[Stored data]
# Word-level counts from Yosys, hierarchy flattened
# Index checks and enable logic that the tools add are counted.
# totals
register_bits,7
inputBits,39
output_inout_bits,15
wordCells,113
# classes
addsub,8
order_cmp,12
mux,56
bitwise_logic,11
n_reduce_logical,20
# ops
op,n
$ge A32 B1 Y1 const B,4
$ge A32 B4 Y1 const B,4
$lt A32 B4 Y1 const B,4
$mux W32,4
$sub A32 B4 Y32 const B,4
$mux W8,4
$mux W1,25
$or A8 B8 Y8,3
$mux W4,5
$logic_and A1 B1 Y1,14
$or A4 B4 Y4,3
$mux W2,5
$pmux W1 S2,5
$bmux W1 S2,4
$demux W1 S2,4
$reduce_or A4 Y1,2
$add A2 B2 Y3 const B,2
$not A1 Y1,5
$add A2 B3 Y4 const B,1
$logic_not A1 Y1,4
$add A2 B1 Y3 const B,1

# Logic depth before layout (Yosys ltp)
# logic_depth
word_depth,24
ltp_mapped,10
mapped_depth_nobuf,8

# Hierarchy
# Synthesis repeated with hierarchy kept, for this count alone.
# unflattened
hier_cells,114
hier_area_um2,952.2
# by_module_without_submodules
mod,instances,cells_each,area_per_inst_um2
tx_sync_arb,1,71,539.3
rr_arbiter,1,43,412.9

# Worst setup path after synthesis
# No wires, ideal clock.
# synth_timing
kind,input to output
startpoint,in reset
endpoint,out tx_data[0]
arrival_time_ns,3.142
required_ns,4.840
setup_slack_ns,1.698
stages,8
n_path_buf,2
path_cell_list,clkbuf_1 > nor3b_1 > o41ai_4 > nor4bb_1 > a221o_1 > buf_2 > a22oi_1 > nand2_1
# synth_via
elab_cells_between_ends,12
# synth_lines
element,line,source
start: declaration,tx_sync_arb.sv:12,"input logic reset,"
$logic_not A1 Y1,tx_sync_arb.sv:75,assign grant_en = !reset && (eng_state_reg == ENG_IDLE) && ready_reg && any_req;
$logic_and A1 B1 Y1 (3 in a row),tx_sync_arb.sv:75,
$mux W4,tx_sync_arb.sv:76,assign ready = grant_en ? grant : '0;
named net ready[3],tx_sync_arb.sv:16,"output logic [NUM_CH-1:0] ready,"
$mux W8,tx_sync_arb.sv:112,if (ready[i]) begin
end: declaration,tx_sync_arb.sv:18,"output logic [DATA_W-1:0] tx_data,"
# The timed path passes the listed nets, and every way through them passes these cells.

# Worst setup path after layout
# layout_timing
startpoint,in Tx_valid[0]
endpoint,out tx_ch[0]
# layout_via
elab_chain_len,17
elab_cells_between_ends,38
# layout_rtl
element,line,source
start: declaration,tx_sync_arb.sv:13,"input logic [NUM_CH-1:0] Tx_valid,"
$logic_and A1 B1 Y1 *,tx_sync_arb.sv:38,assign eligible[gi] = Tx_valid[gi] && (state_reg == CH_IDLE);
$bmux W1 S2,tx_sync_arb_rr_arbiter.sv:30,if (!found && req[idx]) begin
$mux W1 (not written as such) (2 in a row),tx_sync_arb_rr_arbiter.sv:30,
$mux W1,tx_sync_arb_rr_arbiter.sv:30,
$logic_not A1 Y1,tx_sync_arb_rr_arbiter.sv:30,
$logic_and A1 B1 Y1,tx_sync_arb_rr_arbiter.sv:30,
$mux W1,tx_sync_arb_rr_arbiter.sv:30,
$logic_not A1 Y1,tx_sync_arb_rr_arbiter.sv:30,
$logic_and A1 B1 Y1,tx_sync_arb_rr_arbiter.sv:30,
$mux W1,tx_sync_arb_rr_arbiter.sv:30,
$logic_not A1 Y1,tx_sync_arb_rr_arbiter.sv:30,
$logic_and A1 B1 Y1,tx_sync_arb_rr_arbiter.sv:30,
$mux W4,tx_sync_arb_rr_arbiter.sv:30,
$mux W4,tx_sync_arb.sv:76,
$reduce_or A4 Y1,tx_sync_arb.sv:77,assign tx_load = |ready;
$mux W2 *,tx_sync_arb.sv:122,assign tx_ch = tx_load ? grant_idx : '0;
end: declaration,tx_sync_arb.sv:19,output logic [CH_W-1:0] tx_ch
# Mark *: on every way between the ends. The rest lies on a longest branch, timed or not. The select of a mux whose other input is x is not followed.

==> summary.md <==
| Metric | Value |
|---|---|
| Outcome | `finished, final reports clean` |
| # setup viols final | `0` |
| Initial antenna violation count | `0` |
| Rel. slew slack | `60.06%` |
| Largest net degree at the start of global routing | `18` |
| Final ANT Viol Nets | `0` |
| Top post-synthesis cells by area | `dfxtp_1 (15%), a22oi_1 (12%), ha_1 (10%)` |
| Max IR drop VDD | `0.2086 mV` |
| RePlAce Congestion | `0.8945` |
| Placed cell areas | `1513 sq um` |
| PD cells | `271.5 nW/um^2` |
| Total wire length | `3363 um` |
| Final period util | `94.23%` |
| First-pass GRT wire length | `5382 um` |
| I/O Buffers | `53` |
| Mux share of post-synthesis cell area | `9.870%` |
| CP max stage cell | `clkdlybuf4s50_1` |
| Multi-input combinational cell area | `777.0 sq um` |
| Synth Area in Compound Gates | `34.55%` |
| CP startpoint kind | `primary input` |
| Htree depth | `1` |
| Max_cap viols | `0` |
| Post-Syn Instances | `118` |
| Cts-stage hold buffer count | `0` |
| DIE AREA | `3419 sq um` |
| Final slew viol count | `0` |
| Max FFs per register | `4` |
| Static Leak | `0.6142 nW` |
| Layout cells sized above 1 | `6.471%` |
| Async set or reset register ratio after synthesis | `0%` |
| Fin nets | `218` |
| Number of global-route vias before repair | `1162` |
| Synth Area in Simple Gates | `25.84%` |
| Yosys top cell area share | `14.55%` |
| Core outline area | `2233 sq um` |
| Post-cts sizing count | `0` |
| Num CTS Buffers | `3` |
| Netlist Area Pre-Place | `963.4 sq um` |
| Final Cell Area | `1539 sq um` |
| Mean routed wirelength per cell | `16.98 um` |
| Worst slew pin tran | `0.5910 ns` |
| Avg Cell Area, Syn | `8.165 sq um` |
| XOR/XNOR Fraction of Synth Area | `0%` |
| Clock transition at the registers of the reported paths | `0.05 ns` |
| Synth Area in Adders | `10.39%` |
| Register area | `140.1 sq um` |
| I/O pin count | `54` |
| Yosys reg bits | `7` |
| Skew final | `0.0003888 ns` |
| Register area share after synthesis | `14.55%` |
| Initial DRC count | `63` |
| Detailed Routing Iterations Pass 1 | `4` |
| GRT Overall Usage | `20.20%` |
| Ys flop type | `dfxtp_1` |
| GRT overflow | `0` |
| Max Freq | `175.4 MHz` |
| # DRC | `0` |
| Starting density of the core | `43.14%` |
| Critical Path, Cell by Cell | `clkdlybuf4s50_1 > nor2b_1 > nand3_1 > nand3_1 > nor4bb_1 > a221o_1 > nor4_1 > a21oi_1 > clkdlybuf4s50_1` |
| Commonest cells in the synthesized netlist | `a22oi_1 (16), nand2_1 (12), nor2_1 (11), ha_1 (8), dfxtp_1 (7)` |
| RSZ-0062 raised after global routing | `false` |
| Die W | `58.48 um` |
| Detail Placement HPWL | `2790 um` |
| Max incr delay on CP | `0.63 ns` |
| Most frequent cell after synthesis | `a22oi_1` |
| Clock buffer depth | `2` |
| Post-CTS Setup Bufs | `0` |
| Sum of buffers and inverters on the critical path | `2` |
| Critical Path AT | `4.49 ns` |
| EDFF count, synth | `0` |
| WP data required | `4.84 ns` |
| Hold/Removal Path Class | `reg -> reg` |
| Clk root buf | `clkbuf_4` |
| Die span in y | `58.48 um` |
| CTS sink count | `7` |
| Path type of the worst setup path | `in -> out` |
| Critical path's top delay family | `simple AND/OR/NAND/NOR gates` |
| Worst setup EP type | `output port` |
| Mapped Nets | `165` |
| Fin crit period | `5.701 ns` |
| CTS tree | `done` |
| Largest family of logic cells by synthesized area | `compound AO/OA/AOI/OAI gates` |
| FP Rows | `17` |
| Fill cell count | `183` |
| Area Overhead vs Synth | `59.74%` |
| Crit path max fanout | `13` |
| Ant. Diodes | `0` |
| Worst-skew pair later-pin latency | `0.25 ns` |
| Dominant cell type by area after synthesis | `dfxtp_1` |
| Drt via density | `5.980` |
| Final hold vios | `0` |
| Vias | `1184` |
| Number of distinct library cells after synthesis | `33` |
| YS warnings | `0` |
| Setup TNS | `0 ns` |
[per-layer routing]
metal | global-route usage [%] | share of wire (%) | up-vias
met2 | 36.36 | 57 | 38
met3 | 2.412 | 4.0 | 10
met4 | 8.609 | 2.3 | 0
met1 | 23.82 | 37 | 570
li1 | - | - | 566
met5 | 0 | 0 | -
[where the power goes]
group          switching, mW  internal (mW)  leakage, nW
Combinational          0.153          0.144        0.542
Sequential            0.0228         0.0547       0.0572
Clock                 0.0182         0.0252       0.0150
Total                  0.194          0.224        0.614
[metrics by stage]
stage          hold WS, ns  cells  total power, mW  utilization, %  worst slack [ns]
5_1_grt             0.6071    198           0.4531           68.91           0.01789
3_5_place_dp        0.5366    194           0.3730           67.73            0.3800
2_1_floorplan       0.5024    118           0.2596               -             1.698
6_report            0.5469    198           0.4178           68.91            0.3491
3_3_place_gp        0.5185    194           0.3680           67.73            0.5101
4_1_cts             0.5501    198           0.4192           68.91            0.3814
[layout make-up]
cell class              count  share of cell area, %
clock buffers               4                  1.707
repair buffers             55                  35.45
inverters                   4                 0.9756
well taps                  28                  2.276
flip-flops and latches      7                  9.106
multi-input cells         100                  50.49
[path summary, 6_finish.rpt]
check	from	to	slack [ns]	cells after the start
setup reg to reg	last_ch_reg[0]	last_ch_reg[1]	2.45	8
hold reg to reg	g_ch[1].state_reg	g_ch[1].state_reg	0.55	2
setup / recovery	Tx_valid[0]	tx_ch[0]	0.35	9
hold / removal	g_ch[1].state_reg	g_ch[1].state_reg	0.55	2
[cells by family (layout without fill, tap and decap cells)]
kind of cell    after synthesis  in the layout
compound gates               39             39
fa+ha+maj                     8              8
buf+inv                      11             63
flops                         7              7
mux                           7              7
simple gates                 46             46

What the task asks
Check every line of the records, and copy the ones that hold the word "kind".

Output
kind,input to output
| CP startpoint kind | `primary input` |
kind of cell    after synthesis  in the layout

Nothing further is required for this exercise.